■ **Requirement**
From the listing below, set down exactly the lines between the one holding "the final report" and the one holding "- end: declaration :: line uart_rx.sv:30", inclusive. No other line is wanted.

■ **Source records**
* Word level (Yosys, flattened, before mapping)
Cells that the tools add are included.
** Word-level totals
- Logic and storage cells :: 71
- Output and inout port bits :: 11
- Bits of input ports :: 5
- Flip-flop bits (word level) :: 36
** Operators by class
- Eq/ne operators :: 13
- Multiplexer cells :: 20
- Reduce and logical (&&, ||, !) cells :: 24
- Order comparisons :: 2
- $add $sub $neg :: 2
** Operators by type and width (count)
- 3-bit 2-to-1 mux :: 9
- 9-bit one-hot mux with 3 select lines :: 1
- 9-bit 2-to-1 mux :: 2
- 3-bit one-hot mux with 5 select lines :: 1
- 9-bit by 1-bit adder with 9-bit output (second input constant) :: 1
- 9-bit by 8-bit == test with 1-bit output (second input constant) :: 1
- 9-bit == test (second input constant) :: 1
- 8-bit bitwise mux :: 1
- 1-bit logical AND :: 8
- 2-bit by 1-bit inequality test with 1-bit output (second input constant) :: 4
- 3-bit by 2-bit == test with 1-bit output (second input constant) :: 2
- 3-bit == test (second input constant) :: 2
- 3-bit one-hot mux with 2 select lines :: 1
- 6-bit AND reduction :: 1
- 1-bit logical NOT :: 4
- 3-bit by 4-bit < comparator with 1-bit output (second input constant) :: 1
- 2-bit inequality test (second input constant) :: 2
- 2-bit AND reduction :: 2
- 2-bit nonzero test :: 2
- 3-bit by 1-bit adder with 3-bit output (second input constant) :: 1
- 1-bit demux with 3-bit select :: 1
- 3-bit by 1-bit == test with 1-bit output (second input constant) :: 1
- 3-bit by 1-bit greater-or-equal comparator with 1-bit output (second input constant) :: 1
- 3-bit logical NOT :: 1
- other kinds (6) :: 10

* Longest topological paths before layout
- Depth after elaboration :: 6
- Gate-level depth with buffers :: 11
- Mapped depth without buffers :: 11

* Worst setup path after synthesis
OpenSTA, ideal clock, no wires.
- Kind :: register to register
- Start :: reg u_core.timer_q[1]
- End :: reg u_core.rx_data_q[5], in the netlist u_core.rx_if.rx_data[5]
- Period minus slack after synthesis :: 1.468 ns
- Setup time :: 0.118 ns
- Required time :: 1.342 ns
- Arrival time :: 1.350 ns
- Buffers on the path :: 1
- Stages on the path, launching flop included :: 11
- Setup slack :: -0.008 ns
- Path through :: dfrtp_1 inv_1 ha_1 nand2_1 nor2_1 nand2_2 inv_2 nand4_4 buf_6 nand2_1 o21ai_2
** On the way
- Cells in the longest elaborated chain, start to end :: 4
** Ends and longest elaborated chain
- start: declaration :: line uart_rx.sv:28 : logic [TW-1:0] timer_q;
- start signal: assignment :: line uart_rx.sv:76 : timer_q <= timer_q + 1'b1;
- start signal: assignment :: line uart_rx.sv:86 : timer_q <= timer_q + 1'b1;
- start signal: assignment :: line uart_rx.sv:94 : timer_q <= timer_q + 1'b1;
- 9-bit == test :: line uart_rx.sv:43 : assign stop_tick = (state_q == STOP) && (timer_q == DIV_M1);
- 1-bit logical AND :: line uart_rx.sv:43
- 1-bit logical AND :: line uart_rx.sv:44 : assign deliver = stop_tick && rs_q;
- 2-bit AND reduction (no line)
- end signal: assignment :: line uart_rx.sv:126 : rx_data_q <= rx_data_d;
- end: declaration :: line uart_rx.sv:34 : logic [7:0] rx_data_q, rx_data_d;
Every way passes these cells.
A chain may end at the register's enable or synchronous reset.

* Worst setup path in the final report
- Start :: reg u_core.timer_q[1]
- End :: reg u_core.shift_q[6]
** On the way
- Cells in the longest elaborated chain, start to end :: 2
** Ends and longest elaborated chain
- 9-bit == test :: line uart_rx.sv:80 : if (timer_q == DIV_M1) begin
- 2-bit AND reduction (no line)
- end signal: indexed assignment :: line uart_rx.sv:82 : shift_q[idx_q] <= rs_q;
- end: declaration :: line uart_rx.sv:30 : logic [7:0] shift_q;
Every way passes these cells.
### src/rtl/dfi_rd_scheduler.sv
`default_nettype none
// dfi_rd_scheduler: DDR5 DFI read sequencer (1:1 ratio, phase 0). It issues the
// two-cycle READ command, schedules rddata_en and checks that the read data returns.
module dfi_rd_scheduler #(
    parameter int TRDDATA_EN = 2,
    parameter int BURST_CYC  = 8,
    parameter int MAX_OUTST  = 4,
    parameter int TIMEOUT    = 64,
    parameter int DEV_W      = 4
) (
    input  logic                           dfi_clk,
    input  logic                           reset_n_i,
    input  logic                           en_i,
    input  logic                           err_clr_i,
    input  logic                           rd_valid_i,
    input  logic [22:0]                    rd_ca_i,
    output logic                           rd_ready_o,
    output logic                           dfi_cs_p0,
    output logic [13:0]                    dfi_address_p0,
    output logic                           dfi_rddata_en_p0,
    input  logic                           dfi_rddata_valid_w0,
    input  logic [2*DEV_W-1:0]             dfi_rddata_w0,
    output logic [2*DEV_W-1:0]             rd_data_o,
    output logic                           rd_data_vld_o,
    output logic                           rd_done_o,
    output logic [$clog2(MAX_OUTST+1)-1:0] outst_o,
    output logic                           err_unexp_o,
    output logic                           err_timeout_o
);

    localparam int OW = $clog2(MAX_OUTST + 1);
    localparam int BW = $clog2(BURST_CYC + 1);
    localparam int TW = $clog2(TIMEOUT + 1);
    localparam logic [OW-1:0] MAX_O   = OW'(MAX_OUTST);
    localparam logic [BW-1:0] BURST_C = BW'(BURST_CYC);
    localparam logic [TW-1:0] TMO_C   = TW'(TIMEOUT);

    typedef enum logic [1:0] {
        IDLE = 2'd0,
        CMD1 = 2'd1,
        CMD2 = 2'd2
    } state_t;

    state_t                  state;
    state_t                  state_nxt;
    logic                    live;
    logic [22:0]             ca;
    logic [BW-1:0]           space;
    logic [TRDDATA_EN-1:0]   issue_sr;
    logic [BW-1:0]           burst_cnt;
    logic [BW-1:0]           beat;
    logic [OW-1:0]           outst;
    logic [TW-1:0]           tmo_cnt;
    logic                    handshake;
    logic                    inc;
    logic                    expect_beat;
    logic                    last_beat;
    logic                    set_timeout;
    logic                    set_unexp;

    // live keeps ready low while reset is asserted and for the first cycle after release
    assign rd_ready_o  = live && (state == IDLE) && en_i && (space == '0) && (outst < MAX_O);
    assign handshake   = rd_valid_i && rd_ready_o;
    assign inc         = (state == CMD1);
    assign expect_beat = dfi_rddata_valid_w0 && (outst != '0);
    assign last_beat   = expect_beat && (beat == BURST_C - BW'(1));
    assign set_unexp   = dfi_rddata_valid_w0 && (outst == '0);
    assign set_timeout = !dfi_rddata_valid_w0 && (outst != '0) && (tmo_cnt == TMO_C - TW'(1));

    assign dfi_rddata_en_p0 = (burst_cnt != '0);
    assign outst_o          = outst;

    always_comb begin
        state_nxt      = state;
        dfi_cs_p0      = 1'b1;
        dfi_address_p0 = '0;
        case (state)
            IDLE: if (handshake) state_nxt = CMD1;
            CMD1: begin
                dfi_cs_p0      = 1'b0;
                dfi_address_p0 = {ca[8:0], 5'b11101};
                state_nxt      = CMD2;
            end
            CMD2: begin
                dfi_address_p0 = ca[22:9];
                state_nxt      = IDLE;
            end
            default: state_nxt = IDLE;
        endcase
    end

    always_ff @(posedge dfi_clk or negedge reset_n_i) begin
        if (!reset_n_i) begin
            state         <= IDLE;
            live          <= 1'b0;
            ca            <= '0;
            space         <= '0;
            issue_sr      <= '0;
            burst_cnt     <= '0;
            beat          <= '0;
            outst         <= '0;
            tmo_cnt       <= '0;
            rd_data_o     <= '0;
            rd_data_vld_o <= 1'b0;
            rd_done_o     <= 1'b0;
            err_unexp_o   <= 1'b0;
            err_timeout_o <= 1'b0;
        end else begin
            state <= state_nxt;
            live  <= 1'b1;
            if (handshake) ca <= rd_ca_i;

            if (handshake)          space <= BURST_C - BW'(1);
            else if (space != '0)   space <= space - BW'(1);

            // The tap fires one cycle early so the registered counter lines up with T+TRDDATA_EN
            issue_sr <= (issue_sr << 1) | TRDDATA_EN'(handshake);
            if (issue_sr[TRDDATA_EN-1]) burst_cnt <= BURST_C;
            else if (burst_cnt != '0)   burst_cnt <= burst_cnt - BW'(1);

            if (last_beat)        beat <= '0;
            else if (expect_beat) beat <= beat + BW'(1);

            case ({inc, last_beat})
                2'b10:   outst <= outst + OW'(1);
                2'b01:   outst <= outst - OW'(1);
                default: outst <= outst;
            endcase

            if (dfi_rddata_valid_w0 || (outst == '0)) tmo_cnt <= '0;
            else if (tmo_cnt != TMO_C)                tmo_cnt <= tmo_cnt + TW'(1);

            rd_data_o     <= dfi_rddata_w0;
            rd_data_vld_o <= expect_beat;
            rd_done_o     <= last_beat;

            err_unexp_o   <= set_unexp   || (err_unexp_o   && !err_clr_i);
            err_timeout_o <= set_timeout || (err_timeout_o && !err_clr_i);
        end
    end

endmodule
`default_nettype wire
### config.mk
export PLATFORM = sky130hd
export DESIGN_NAME = dfi_rd_scheduler
export DESIGN_NICKNAME = d
export VERILOG_FILES = /design/src/rtl/dfi_rd_scheduler.sv
export SDC_FILE = /design/constraint.sdc
export NUM_CORES = 1
export LEC_CHECK = 0
export BUFFER_PORTS_ARGS = -buffer_cell sky130_fd_sc_hd__buf_2
export CELL_PAD_IN_SITES_DETAIL_PLACEMENT = 0
export CELL_PAD_IN_SITES_GLOBAL_PLACEMENT = 2
export CORE_MARGIN = 2
export CORE_UTILIZATION = 31
export DETAILED_ROUTE_END_ITERATION = 16
export GPL_TIMING_DRIVEN = 0
export HOLD_SLACK_MARGIN = 0.08
export MAX_ROUTING_LAYER = met4
export PLACE_DENSITY = 0.83
export SYNTH_ARGS = -nofsm -noshare
export SYNTH_HDL_FRONTEND = slang
export SYNTH_SLANG_ARGS = --single-unit
### constraint.sdc
create_clock -name dfi_clk -period 2 [get_ports dfi_clk]
set_clock_uncertainty 0.05 [all_clocks]
set_input_delay 0.4 -clock dfi_clk [delete_from_list [all_inputs] [get_ports dfi_clk]]
set_output_delay 0.4 -clock dfi_clk [all_outputs]
set_load 0.1 [all_outputs]
==> summary.md, run 1 <==
| Metric | Value |
|---|---|
| Worst Hold Class | input pin to asynchronous set/reset pin |
| Htree depth | 3 |
| Dpl cells | between 400 and 500 |
| Count leader, synth | dfrtp_1 |
| Die height | a little under 100 um |
| Post-route ant nets | 0 |
| Initial antenna violation count | 0 |
| Die area | approximately 9700 um^2 |
| Critical Path AT | 1660 ps |
| Fin. Hold Viols | 0 |
| Failing checks | negative setup slack |
| PnR worst setup slack | -108 ps |
| Clk root buf | clkbuf_8 |
| Vias | approximately 2000 |
| Number of max-cap violations | 0 |
| First-pass GRT wire length | between 10000 and 15000 um |
| Drt pass-1 iters | 4 |
| IO Port Bufs | 68 |
| I/O pin cnt | between 60 and 70 |
| Ant diodes | 0 |
| Final setup vio count | 16 |
| Total core area | 8720 um^2 |
| CP Class | flip-flop to output pin |
| Layout cell share with drive strength beyond 1 | around 57% |
| Bufs on Longest Clock Path | 2 |
| Fillers | ~780 |
| Die width | roughly 99 um |
| Final Wtd Congestion | 0.745 |
| Vias in the first global route | 2173 |
| P_leak | a little under 0.002 uW |
| CTS tree | done |
| CP Capture Type | output pin |
| Cell count after synthesis | 228 |
| Post-synth top area share | roughly 56% |
| Tcrit/Tclk final | 105% |
| Cell Area, Synth | 2780 um^2 |
| Multi-input logic area | 1370 um^2 |
| Final Instance Count excl. Fillers | about 440 |
| Number of vias per cell | between 4 and 5 |
| Largest net degree at the start of global routing | 63 |
| Final WL | about 6100 um |
| Avg Inst Size Synth | 12.2 um^2 |
| Initial drt markers | 80 |
| Final net count | ~380 |
| Gr ovfl total | 0 |
| Row cnt | 34 |
| Clk slew on worst S/H paths | 70 ps |
| Synthesized net count | roughly 280 |
| Worst-Skew Late Latency | between 300 and 400 ps |
| Outcome | complete, but fails checks |
| Initial Util | between 30% and 40% |
| Top post-synthesis cells by area | dfrtp_1 (56%), mux2_2 (11%), ha_1 (5.4%) |
| YS warnings | 0 |
| FFs w/ async S/R, synth | 100% |
| Worst slew pin tran | 798 ps |
| TritonCTS Sinks | 62 |
| Avg WL per Cell | around 14 um |
| RSZ-0062 raised after global routing | yes |
| Flip-flop and latch count after synthesis | just over 60 |
| Pins Over Slew Limit | 0 |
| Final min period | about 2100 ps |
| Max_slew headroom | between 40% and 50% |
| Hold Slack | just over 100 ps |
| Critical path peak fanout | 5 |
| Fmax | approximately 470 MHz |
| Pwr/cell area | ~1700 nW/um^2 |
| Synth unique cells | 38 |
| Post-synth EDFFs | 0 |
| Worst setup SP type | flip-flop |
| Synth Flop Type | dfrtp_1 |
| Register area | between 1500 and 2000 um^2 |
| Num CTS Buffers | 9 |
| Top cell type by total area after synthesis | dfrtp_1 |
| Tot GR Track Use | between 10% and 20% |
| CP required | approximately 1600 ps |
| Worst VDD drop | between 0.0007 and 0.0008 V |
| Post-synth top cells | dfrtp_1 (62), mux2_2 (27), inv_1 (17) |
| Number of remaining DRC errors | 0 |
| Seq/Total Area, Yosys | 55.9% |
| Synthesis-to-layout area growth | 51.8% |
| Post-DP HPWL | a little over 4000 um |
[metrics by stage]
stage                     worst slack [ps]  total power (uW)  area (um^2)  utilization, %  TNS [ps]
after floorplan                       -265              4350         2940               -      -490
after global placement                -315              4820         3410            39.1     -2940
after detailed placement              -374              4880         3410            39.2     -3310
after CTS                             -139              6830         4120            47.3     -1500
after global routing                  -205              7400         4220            48.3     -2330
final                                 -108              7010         4220            48.3     -1030
[final cells by class]
type                       instances  area share, %
inverter                          17           1.60
multi-input combinational        141           32.4
clock inverter                     6           1.45
clock buffer                      10           3.03
timing repair buffer              91           18.8
tap                              108           3.21
buffer                             6           2.40
sequential                        62           37.1
[final timing paths]
| check | cells past startpoint | startpoint | slack [ps] | to |
|---|---|---|---|---|
| setup / recovery | 6 | state[0]$_DFFE_PN0P_ | -110 | dfi_address_p0[7] |
| hold / removal | 1 | reset_n_i | 100 | ca[19]$_DFFE_PN0P_ |
| setup reg to reg | 9 | beat[1]$_DFFE_PN0P_ | -30 | outst_o[2]$_DFFE_PN0P_ |
| hold reg to reg | 0 | issue_sr[0]$_DFF_PN0_ | 300 | issue_sr[1]$_DFF_PN0_ |
| max in group asynchronous | 1 | reset_n_i | 1190 | outst_o[2]$_DFFE_PN0P_ |
| min in group dfi_clk | 1 | dfi_rddata_w0[1] | 120 | rd_data_o[1]$_DFF_PN0_ |
[placed cells by master, fill, tap and decap left out, types with 9 or more instances in the layout]
master	instances
inv_1	10
clkbuf_8	9
buf_12	17
mux2_2	27
a21oi_1	9
buf_2	50
dfrtp_1	59
nor2b_4	13
buf_4	19
[cells by family (layout without fill, tap and decap cells)]
family | after synthesis | count (layout) | share of synthesized area, %
multiplexers | 27 | 27 | 10.9
flip-flops | 62 | 62 | 55.9
XOR/XNOR | 9 | 9 | 2.84
buffers and inverters | 25 | 130 | 3.96
AO/OA/AOI/OAI | 37 | 37 | 8.15
AND/OR/NAND/NOR | 54 | 54 | 12.0
adder cells (fa/ha/maj) | 13 | 13 | 6.13
other | 1 | 1 | 0.135
[flip-flops by register name, indices dropped and copies added (netlist names)]
signal,count
issue_sr,2
rd_data_o,8
rd_done_o,1
rd_data_vld_o,1
outst_o,3
space,4
burst_cnt,4
err_unexp_o,1
ca,23
beat,4
state,2
tmo_cnt,7
err_timeout_o,1
live,1
[repair_timing]
action                     in CTS  in global routing
pin swaps                       9                  7
hold buffers                    0                  0
buffers inserted               15                  5
resized for setup              96                 12
setup endpoints to repair      19                 24
gates cloned                    1                  2
[where the power goes]
group          leakage, uW  total (uW)  internal (uW)  switching, uW
clock            0.0000964        1070            574            497
combinational      0.00107        3980           1810           2170
sequential        0.000794        1960           1650            307
[worst max-delay path: stages (launching register included)]
cell and delay, ps:
dfrtp_1 410, buf_6 130, ha_4 180, clkbuf_16 160, a22oi_2 200, nor2b_4 70, buf_12 170
[routing by layer]
metal	GRT usage (%)	up-vias	routed length, um
li1	-	982	-
met4	4.95	0	62
met3	4.82	7	311
met5	-	-	0
met2	21.4	39	3090
met1	16.3	1014	2650
No activity file was read; power rests on OpenSTA's default activity.
==> inputs of run 2 (changes only) <==
--- a/config.mk
+++ b/config.mk
@@ -5,11 +5,12 @@
 export SDC_FILE = /design/constraint.sdc
 export NUM_CORES = 1
 export LEC_CHECK = 0
+export ABC_AREA = 1
 export BUFFER_PORTS_ARGS = -buffer_cell sky130_fd_sc_hd__buf_2
 export CELL_PAD_IN_SITES_DETAIL_PLACEMENT = 0
 export CELL_PAD_IN_SITES_GLOBAL_PLACEMENT = 2
 export CORE_MARGIN = 2
-export CORE_UTILIZATION = 31
+export CORE_UTILIZATION = 28
 export DETAILED_ROUTE_END_ITERATION = 16
 export GPL_TIMING_DRIVEN = 0
 export HOLD_SLACK_MARGIN = 0.08
==> run 2 against run 1 <==
- the run still ends with negative setup slack left
- global-route usage grew 0.29 points
- final area is 1.0% higher
- routed wire length up 12%
- fmax fell by 1.3%
- synthesized cell count increased by 38%
- flip-flop and latch count did not move
- area after synthesis shrank 0.41%
- combinational power is 2% higher
- worst hold slack improved by 2.2 ps
- critical endpoint is now dfi_address_p0[8]
==> summary.md, run 2 <==
| Metric | Value |
|---|---|
| Final min period | 2140 ps (was 2110 ps) |
| Post-synth top area share | 56.1% (was 55.9%) |
| Top cell type by total area after synthesis | dfrtp_1 (unchanged) |
| Fin area | 4260 um^2 (was 4220 um^2) |
| Dpl ws | -198 ps (was -374 ps) |
| Largest family of logic cells by synthesized area | simple AND/OR/NAND/NOR gates (unchanged) |
| Row cnt | 36 (was 34) |
| CP max-delay cell | dfrtp_1 (unchanged) |
| Critical Path AT | 1690 ps (was 1660 ps) |
| Synthesized net count | 364 (was 278) |
| Worst slew pin tran | 802 ps (was 798 ps) |
| Register share of total power | 28.9% (was 28.0%) |
| I/O pin cnt | 69 (unchanged) |
| IO Port Bufs | 68 (unchanged) |
| Clock Power Share | 13.6% (was 15.3%) |
| PnR worst setup slack | -136 ps (was -108 ps) |
| Pins Over Slew Limit | 0 (unchanged) |
| Worst setup path endpoint | dfi_address_p0[8] (was dfi_address_p0[7]) |
| Final Wtd Congestion | 0.779 (was 0.745) |
| Synth Flop Type | dfrtp_1 (unchanged) |
| Mux contribution to synthesized area | 0% (was 10.9%) |
| CTS tree | done (unchanged) |
| Number of vias per cell | 4.24 (was 4.63) |
| Outcome | complete, but fails checks (unchanged) |
| Top Registers | ca (23), rd_data_o (8), tmo_cnt (7) (unchanged) |
| Layout cell share with drive strength beyond 1 | 38.8% (was 57.1%) |
| Failing checks | negative setup slack (unchanged) |
| Leading cell type in the layout, fill and taps excluded | nand2_1 (was dfrtp_1) |
| Max reg flops | 23 (unchanged) |
| Cell Area, Synth | 2770 um^2 (was 2780 um^2) |
| Fmax | 468 MHz (was 474 MHz) |
| Vias in the first global route | 2280 (was 2173) |
| Post-synth EDFFs | 0 (unchanged) |
| FFs w/ async S/R, synth | 100% (unchanged) |
| Synthesis-to-layout area growth | 54.0% (was 51.8%) |
| Synth Area in Simple Gates | 23.9% (was 12.0%) |
| Synth Area in Adders | 6.15% (was 6.13%) |
| Htree depth | 3 (unchanged) |
| Top post-synthesis cells by area | dfrtp_1 (56%), nand2_1 (17%), ha_1 (5.4%) (was dfrtp_1 (56%), mux2_2 (11%), ha_1 (5.4%)) |
| Die area | 10700 um^2 (was 9730 um^2) |
| Final setup vio count | 15 (was 16) |
| Clk root buf | clkbuf_8 (unchanged) |
| Vias | 2355 (was 2042) |
| Sw frac | 47.2% (was 42.4%) |
| Total core area | 9680 um^2 (was 8720 um^2) |
| Initial drt markers | 89 (was 80) |
| Post-route ant nets | 0 (unchanged) |
| Tcrit/Tclk final | 107% (was 105%) |
| Flip-flop and latch count after synthesis | 62 (unchanged) |
| Post-DP HPWL | 4380 um (was 4030 um) |
| Pint | 3720 uW (was 4040 uW) |
| Synth unique cells | 25 (was 38) |
| CP Cell Sequence | inv_2 -> ha_4 -> inv_8 -> clkbuf_16 -> a21oi_4 -> buf_12 (was buf_6 -> ha_4 -> clkbuf_16 -> a22oi_2 -> nor2b_4 -> buf_12) |
| Post-Synth XOR/XNOR Area | 2.22% (was 2.84%) |
| Max_slew headroom | 46.5% (was 46.8%) |
| Count leader, synth | nand2_1 (was dfrtp_1) |
| CP required | 1550 ps (about the same) |
| Largest register by flop count | ca (unchanged) |
| CP Class | flip-flop to output pin (unchanged) |
| Drt pass-1 iters | 4 (unchanged) |
| Largest net degree at the start of global routing | 63 (unchanged) |
| Gr ovfl total | 0 (unchanged) |
| TritonCTS Sinks | 62 (unchanged) |
| R2R setup slack | -90 ps (was -30 ps) |
| Synth Area in Compound Gates | 5.88% (was 8.15%) |
| Die height | 103 um (was 98.7 um) |
| Avg WL per Cell | 12.3 um (was 13.9 um) |
| Post-DP Area | 3480 um^2 (was 3410 um^2) |
| Sw Pwr | 3320 uW (was 2970 uW) |
| Die width | 103 um (was 98.7 um) |
| First-pass GRT wire length | 11000 um (was 10200 um) |
| Pwr/cell area | 1650 nW/um^2 (was 1660 nW/um^2) |
| Num CTS Buffers | 9 (unchanged) |
| Final net count | 468 (was 378) |
| Seq/Total Area, Yosys | 56.1% (was 55.9%) |
| Worst setup SP type | flip-flop (unchanged) |
| Commonest cells after routing, fill and taps aside | nand2_1 (110), dfrtp_1 (59), buf_2 (52) (was dfrtp_1 (59), buf_2 (50), mux2_2 (27)) |
| Avg Inst Size Synth | 8.81 um^2 (was 12.2 um^2) |
| Worst VDD drop | 0.000628 V (was 0.000726 V) |
| Tot GR Track Use | 13.9% (was 13.6%) |
| Initial Util | 28.6% (was 31.9%) |
| Number of remaining DRC errors | 0 (unchanged) |
| CP Capture Type | output pin (unchanged) |
| Initial antenna violation count | 0 (unchanged) |
| Worst-Skew Late Latency | 330 ps (about the same) |
| Fin. Hold Viols | 0 (unchanged) |
| Number of max-cap violations | 0 (unchanged) |
| Bufs on Longest Clock Path | 2 (unchanged) |
| Clk slew on worst S/H paths | 70 ps (about the same) |
| YS warnings | 0 (unchanged) |
| Ant diodes | 0 (unchanged) |
| Cell count after synthesis | 314 (was 228) |
| Worst r2r path cells | 11 (was 9) |
| Final WL | 6850 um (was 6110 um) |
| R2R Path Start | state[0]$_DFFE_PN0P_ (was beat[1]$_DFFE_PN0P_) |
| Critical path peak fanout | 5 (unchanged) |
| Combinational share of power | 57.4% (was 56.7%) |
| Worst Hold Class | input pin to asynchronous set/reset pin (unchanged) |
| Post-synth top cells | nand2_1 (126), dfrtp_1 (62), inv_1 (27) (was dfrtp_1 (62), mux2_2 (27), inv_1 (17)) |
| P_leak | 0.00211 uW (was 0.00196 uW) |
| CP startpoint | state[0]$_DFFE_PN0P_ (unchanged) |
| CP peak stage delay | 410 ps (about the same) |
| RR Endpoint | outst_o[2]$_DFFE_PN0P_ (unchanged) |
| RSZ-0062 raised after global routing | yes (unchanged) |
## run 2: final cells by class
cell class / instances / area, um^2
Fill cell: 907 / 5430
Sequential cell: 62 / 1560
Multi-Input combinational cell: 216 / 1340
Timing Repair Buffer: 94 / 817
Tap cell: 133 / 166
Clock buffer: 12 / 145
Inverter: 29 / 130
Buffer: 6 / 82.6
Clock inverter: 4 / 22.5
## run 2: kinds of logic after synthesis
group	after synthesis
other	1
xor gates and xnor gates	7
buffers and inverters	36
DFF	62
adders and majority gates	13
AOI/OAI and AO/OA	31
and+or+nand+nor	164
## run 2: per-layer routing
layer / global-route usage (%) / vias to the layer above / wire length (um)
met4: 3.95 / 0 / 76
met5: - / - / 0
met2: 22.3 / 54 / 3370
met1: 17.0 / 1106 / 3110
met3: 4.37 / 6 / 292
li1: - / 1189 / -
## run 2: timing repair
action                     4_1_cts  5_1_grt
pin swaps                        9       11
hold buffers                     0        0
buffers inserted                17        7
setup endpoints to repair       19       18
resized for setup               96       13
cloned                           1        1
## run 2: worst min path at each step
| stage | endpoint | slack [ps] | cells past startpoint |
|---|---|---|---|
| 2_1_floorplan | beat[0]$_DFFE_PN0P_ | 50 | 0 |
| 3_3_place_gp | issue_sr[1]$_DFF_PN0_ | 280 | 0 |
| 3_5_place_dp | issue_sr[1]$_DFF_PN0_ | 280 | 0 |
| 4_1_cts | rd_data_o[2]$_DFF_PN0_ | 100 | 1 |
| 5_1_grt | rd_data_o[2]$_DFF_PN0_ | 80 | 1 |
| 6_report | rd_data_o[6]$_DFF_PN0_ | 100 | 1 |
## run 2: power by group through the flow
stage | sequential, uW | clock (uW) | combinational (uW)
finish | 2040 | 959 | 4040
global route | 2100 | 1060 | 4330
CTS | 2010 | 1000 | 3840
detailed placement | 2010 | 0 | 3010
global placement | 2010 | 0 | 2980
floorplan | 2360 | 0 | 2140
## run 2: worst max-delay path: cells and delay by family (launching register included)
kind	cells	cell delay, ps
buffers and inverters	4	480
adders and majority gates	1	300
DFF	1	410
AOI/OAI and AO/OA	1	160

■ **Finished exercise**
* Worst setup path in the final report
- Start :: reg u_core.timer_q[1]
- End :: reg u_core.shift_q[6]
** On the way
- Cells in the longest elaborated chain, start to end :: 2
** Ends and longest elaborated chain
- 9-bit == test :: line uart_rx.sv:80 : if (timer_q == DIV_M1) begin
- 2-bit AND reduction (no line)
- end signal: indexed assignment :: line uart_rx.sv:82 : shift_q[idx_q] <= rs_q;
- end: declaration :: line uart_rx.sv:30 : logic [7:0] shift_q;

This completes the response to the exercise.